START The data
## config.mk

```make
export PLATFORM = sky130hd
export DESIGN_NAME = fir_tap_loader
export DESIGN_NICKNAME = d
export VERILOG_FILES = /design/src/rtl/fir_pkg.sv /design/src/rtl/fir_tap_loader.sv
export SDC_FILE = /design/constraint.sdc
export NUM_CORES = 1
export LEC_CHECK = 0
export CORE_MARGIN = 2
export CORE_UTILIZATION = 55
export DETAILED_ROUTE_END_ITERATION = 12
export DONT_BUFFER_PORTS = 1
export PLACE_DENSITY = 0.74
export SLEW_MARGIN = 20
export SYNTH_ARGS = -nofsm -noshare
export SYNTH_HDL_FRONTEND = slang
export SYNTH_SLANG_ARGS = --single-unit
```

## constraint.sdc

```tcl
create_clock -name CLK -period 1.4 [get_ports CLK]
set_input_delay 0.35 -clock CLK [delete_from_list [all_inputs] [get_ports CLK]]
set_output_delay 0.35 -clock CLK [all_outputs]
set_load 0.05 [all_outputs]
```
END The data
START The data
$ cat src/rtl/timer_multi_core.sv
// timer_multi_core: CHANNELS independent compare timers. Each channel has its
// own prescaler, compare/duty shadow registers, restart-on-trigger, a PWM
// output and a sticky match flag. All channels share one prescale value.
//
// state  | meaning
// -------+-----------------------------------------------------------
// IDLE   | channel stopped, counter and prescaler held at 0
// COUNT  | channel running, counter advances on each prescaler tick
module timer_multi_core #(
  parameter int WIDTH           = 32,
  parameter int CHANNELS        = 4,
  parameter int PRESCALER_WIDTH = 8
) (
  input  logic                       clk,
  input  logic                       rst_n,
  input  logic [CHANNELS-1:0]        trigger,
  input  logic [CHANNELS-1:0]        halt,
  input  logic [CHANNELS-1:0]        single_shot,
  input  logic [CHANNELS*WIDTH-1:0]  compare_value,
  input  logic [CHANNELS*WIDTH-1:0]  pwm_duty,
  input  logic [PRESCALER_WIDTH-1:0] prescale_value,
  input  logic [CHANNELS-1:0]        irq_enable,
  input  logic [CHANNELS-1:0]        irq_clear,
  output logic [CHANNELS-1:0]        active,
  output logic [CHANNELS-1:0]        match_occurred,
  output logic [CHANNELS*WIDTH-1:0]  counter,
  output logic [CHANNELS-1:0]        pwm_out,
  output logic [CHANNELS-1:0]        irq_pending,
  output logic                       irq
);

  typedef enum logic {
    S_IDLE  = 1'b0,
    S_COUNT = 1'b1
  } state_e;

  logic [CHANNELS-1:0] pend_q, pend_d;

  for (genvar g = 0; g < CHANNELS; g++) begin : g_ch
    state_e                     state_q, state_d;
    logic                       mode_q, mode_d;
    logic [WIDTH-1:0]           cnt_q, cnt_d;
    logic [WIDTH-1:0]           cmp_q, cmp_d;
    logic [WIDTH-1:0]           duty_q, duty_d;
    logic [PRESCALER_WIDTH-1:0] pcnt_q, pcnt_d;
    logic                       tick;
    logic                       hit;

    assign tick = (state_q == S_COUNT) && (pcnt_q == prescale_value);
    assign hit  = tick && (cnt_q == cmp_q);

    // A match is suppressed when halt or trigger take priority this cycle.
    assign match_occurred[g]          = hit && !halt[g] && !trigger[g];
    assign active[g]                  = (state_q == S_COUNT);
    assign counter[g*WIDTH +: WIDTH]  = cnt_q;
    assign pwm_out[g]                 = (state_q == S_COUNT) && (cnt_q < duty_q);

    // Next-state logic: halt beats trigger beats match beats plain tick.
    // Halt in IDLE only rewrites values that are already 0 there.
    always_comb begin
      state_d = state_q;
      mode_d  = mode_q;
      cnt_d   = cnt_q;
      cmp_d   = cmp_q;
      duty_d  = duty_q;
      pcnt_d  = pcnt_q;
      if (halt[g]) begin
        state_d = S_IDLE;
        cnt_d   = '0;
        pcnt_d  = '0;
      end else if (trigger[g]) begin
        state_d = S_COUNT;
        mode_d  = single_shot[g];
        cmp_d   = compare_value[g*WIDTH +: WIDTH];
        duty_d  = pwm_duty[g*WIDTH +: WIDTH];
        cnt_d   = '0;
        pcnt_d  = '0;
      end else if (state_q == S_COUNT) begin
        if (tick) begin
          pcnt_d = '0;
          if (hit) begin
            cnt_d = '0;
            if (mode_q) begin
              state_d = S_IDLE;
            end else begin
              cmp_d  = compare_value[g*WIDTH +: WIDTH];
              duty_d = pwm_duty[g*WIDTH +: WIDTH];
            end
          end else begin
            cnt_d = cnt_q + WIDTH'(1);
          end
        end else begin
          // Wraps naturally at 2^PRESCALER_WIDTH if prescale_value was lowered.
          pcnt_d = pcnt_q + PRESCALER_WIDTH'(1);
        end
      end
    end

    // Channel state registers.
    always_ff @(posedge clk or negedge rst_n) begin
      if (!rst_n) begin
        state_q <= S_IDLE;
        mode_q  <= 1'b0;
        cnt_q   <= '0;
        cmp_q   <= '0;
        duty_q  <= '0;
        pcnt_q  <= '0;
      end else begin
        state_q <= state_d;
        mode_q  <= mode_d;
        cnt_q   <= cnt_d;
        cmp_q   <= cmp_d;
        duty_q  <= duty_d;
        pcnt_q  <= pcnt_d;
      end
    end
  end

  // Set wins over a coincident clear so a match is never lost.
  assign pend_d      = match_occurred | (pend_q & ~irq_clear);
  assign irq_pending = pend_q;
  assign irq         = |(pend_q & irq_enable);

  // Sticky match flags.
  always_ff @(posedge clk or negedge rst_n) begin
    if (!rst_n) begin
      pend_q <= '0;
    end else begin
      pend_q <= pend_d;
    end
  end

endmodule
END The data
[Exercise description]
Starting with the line that holds "if (tick) begin" and ending with the line that holds "prescale_value was lowered.", retype every line in the data above exactly, and nothing else.

[Your response]
        if (tick) begin
          pcnt_d = '0;
          if (hit) begin
            cnt_d = '0;
            if (mode_q) begin
              state_d = S_IDLE;
            end else begin
              cmp_d  = compare_value[g*WIDTH +: WIDTH];
              duty_d = pwm_duty[g*WIDTH +: WIDTH];
            end
          end else begin
            cnt_d = cnt_q + WIDTH'(1);
          end
        end else begin
          // Wraps naturally at 2^PRESCALER_WIDTH if prescale_value was lowered.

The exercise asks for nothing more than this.